▸ **PROBLEM REQUIREMENTS**:
Reproduce all of the data, making sure that no line differs from the original.
[[ DATA FOR PROCESSING, beginning ]]
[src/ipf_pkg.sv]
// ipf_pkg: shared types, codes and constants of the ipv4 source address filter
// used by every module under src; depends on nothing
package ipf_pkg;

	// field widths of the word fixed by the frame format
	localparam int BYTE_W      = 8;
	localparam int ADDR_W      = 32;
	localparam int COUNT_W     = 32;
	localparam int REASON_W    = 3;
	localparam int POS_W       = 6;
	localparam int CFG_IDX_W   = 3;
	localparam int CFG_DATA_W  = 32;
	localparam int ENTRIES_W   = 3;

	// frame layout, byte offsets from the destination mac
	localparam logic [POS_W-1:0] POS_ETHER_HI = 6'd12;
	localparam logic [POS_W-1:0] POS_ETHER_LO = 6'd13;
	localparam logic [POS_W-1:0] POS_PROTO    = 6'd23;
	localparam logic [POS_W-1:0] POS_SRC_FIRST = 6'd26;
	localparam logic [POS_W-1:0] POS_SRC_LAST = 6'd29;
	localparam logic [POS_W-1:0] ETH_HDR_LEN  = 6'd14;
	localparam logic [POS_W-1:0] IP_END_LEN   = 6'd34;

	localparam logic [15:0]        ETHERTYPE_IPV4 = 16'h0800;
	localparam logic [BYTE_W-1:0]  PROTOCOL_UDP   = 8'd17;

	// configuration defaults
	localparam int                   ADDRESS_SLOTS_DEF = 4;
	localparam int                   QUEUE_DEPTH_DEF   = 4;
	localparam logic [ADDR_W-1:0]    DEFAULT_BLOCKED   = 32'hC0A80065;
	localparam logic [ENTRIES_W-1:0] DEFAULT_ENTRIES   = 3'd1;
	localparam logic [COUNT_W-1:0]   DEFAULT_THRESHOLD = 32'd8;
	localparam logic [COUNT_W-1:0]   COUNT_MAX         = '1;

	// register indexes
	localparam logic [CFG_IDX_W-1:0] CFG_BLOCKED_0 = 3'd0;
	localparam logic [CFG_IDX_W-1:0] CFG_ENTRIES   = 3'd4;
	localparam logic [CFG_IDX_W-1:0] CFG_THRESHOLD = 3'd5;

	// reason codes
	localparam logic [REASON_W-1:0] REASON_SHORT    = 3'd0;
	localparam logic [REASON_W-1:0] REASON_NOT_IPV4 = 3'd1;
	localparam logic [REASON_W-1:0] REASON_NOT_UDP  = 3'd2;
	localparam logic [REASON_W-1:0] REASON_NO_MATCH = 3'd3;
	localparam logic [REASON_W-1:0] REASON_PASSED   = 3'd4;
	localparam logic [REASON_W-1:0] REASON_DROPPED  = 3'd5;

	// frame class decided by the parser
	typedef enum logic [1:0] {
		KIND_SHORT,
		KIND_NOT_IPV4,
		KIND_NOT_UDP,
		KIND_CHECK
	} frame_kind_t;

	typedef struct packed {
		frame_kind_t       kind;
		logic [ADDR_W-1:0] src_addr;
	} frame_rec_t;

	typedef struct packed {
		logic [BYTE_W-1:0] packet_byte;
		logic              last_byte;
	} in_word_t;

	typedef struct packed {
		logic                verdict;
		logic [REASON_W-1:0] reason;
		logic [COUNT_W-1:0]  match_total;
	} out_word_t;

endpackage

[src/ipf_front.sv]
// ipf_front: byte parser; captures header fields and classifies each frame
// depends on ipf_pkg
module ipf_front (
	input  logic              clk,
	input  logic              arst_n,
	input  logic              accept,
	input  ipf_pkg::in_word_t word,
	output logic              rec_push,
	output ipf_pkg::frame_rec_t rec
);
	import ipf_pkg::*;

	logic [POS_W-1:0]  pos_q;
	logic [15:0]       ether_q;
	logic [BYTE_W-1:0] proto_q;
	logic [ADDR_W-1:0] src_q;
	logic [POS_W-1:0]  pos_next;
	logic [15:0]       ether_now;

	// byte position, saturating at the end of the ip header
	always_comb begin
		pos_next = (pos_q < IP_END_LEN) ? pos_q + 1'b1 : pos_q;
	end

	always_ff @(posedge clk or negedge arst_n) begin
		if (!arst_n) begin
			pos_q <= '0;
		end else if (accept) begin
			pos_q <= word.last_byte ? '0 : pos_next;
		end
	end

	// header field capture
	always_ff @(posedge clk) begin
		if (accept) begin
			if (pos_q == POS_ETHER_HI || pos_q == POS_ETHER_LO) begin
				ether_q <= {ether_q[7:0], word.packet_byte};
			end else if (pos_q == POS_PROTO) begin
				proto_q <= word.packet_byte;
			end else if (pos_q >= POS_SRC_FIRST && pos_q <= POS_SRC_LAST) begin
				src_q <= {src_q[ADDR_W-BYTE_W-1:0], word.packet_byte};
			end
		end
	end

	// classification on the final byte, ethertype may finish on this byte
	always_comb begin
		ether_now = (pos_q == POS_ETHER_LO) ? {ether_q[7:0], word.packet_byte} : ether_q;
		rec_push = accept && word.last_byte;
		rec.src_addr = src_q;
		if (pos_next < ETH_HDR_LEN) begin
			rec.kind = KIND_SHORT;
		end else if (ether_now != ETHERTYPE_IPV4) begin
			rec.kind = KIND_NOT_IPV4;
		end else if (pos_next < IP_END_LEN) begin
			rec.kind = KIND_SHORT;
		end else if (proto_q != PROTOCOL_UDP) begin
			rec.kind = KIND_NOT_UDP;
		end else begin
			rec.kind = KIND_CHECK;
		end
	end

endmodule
[[ DATA FOR PROCESSING, end ]]
▸ **TASK RESULT**:
[src/ipf_pkg.sv]
// ipf_pkg: shared types, codes and constants of the ipv4 source address filter
// used by every module under src; depends on nothing
package ipf_pkg;

	// field widths of the word fixed by the frame format
	localparam int BYTE_W      = 8;
	localparam int ADDR_W      = 32;
	localparam int COUNT_W     = 32;
	localparam int REASON_W    = 3;
	localparam int POS_W       = 6;
	localparam int CFG_IDX_W   = 3;
	localparam int CFG_DATA_W  = 32;
	localparam int ENTRIES_W   = 3;

	// frame layout, byte offsets from the destination mac
	localparam logic [POS_W-1:0] POS_ETHER_HI = 6'd12;
	localparam logic [POS_W-1:0] POS_ETHER_LO = 6'd13;
	localparam logic [POS_W-1:0] POS_PROTO    = 6'd23;
	localparam logic [POS_W-1:0] POS_SRC_FIRST = 6'd26;
	localparam logic [POS_W-1:0] POS_SRC_LAST = 6'd29;
	localparam logic [POS_W-1:0] ETH_HDR_LEN  = 6'd14;
	localparam logic [POS_W-1:0] IP_END_LEN   = 6'd34;

	localparam logic [15:0]        ETHERTYPE_IPV4 = 16'h0800;
	localparam logic [BYTE_W-1:0]  PROTOCOL_UDP   = 8'd17;

	// configuration defaults
	localparam int                   ADDRESS_SLOTS_DEF = 4;
	localparam int                   QUEUE_DEPTH_DEF   = 4;
	localparam logic [ADDR_W-1:0]    DEFAULT_BLOCKED   = 32'hC0A80065;
	localparam logic [ENTRIES_W-1:0] DEFAULT_ENTRIES   = 3'd1;
	localparam logic [COUNT_W-1:0]   DEFAULT_THRESHOLD = 32'd8;
	localparam logic [COUNT_W-1:0]   COUNT_MAX         = '1;

	// register indexes
	localparam logic [CFG_IDX_W-1:0] CFG_BLOCKED_0 = 3'd0;
	localparam logic [CFG_IDX_W-1:0] CFG_ENTRIES   = 3'd4;
	localparam logic [CFG_IDX_W-1:0] CFG_THRESHOLD = 3'd5;

	// reason codes
	localparam logic [REASON_W-1:0] REASON_SHORT    = 3'd0;
	localparam logic [REASON_W-1:0] REASON_NOT_IPV4 = 3'd1;
	localparam logic [REASON_W-1:0] REASON_NOT_UDP  = 3'd2;
	localparam logic [REASON_W-1:0] REASON_NO_MATCH = 3'd3;
	localparam logic [REASON_W-1:0] REASON_PASSED   = 3'd4;
	localparam logic [REASON_W-1:0] REASON_DROPPED  = 3'd5;

	// frame class decided by the parser
	typedef enum logic [1:0] {
		KIND_SHORT,
		KIND_NOT_IPV4,
		KIND_NOT_UDP,
		KIND_CHECK
	} frame_kind_t;

	typedef struct packed {
		frame_kind_t       kind;
		logic [ADDR_W-1:0] src_addr;
	} frame_rec_t;

	typedef struct packed {
		logic [BYTE_W-1:0] packet_byte;
		logic              last_byte;
	} in_word_t;

	typedef struct packed {
		logic                verdict;
		logic [REASON_W-1:0] reason;
		logic [COUNT_W-1:0]  match_total;
	} out_word_t;

endpackage

[src/ipf_front.sv]
// ipf_front: byte parser; captures header fields and classifies each frame
// depends on ipf_pkg
module ipf_front (
	input  logic              clk,
	input  logic              arst_n,
	input  logic              accept,
	input  ipf_pkg::in_word_t word,
	output logic              rec_push,
	output ipf_pkg::frame_rec_t rec
);
	import ipf_pkg::*;

	logic [POS_W-1:0]  pos_q;
	logic [15:0]       ether_q;
	logic [BYTE_W-1:0] proto_q;
	logic [ADDR_W-1:0] src_q;
	logic [POS_W-1:0]  pos_next;
	logic [15:0]       ether_now;

	// byte position, saturating at the end of the ip header
	always_comb begin
		pos_next = (pos_q < IP_END_LEN) ? pos_q + 1'b1 : pos_q;
	end

	always_ff @(posedge clk or negedge arst_n) begin
		if (!arst_n) begin
			pos_q <= '0;
		end else if (accept) begin
			pos_q <= word.last_byte ? '0 : pos_next;
		end
	end

	// header field capture
	always_ff @(posedge clk) begin
		if (accept) begin
			if (pos_q == POS_ETHER_HI || pos_q == POS_ETHER_LO) begin
				ether_q <= {ether_q[7:0], word.packet_byte};
			end else if (pos_q == POS_PROTO) begin
				proto_q <= word.packet_byte;
			end else if (pos_q >= POS_SRC_FIRST && pos_q <= POS_SRC_LAST) begin
				src_q <= {src_q[ADDR_W-BYTE_W-1:0], word.packet_byte};
			end
		end
	end

	// classification on the final byte, ethertype may finish on this byte
	always_comb begin
		ether_now = (pos_q == POS_ETHER_LO) ? {ether_q[7:0], word.packet_byte} : ether_q;
		rec_push = accept && word.last_byte;
		rec.src_addr = src_q;
		if (pos_next < ETH_HDR_LEN) begin
			rec.kind = KIND_SHORT;
		end else if (ether_now != ETHERTYPE_IPV4) begin
			rec.kind = KIND_NOT_IPV4;
		end else if (pos_next < IP_END_LEN) begin
			rec.kind = KIND_SHORT;
		end else if (proto_q != PROTOCOL_UDP) begin
			rec.kind = KIND_NOT_UDP;
		end else begin
			rec.kind = KIND_CHECK;
		end
	end

endmodule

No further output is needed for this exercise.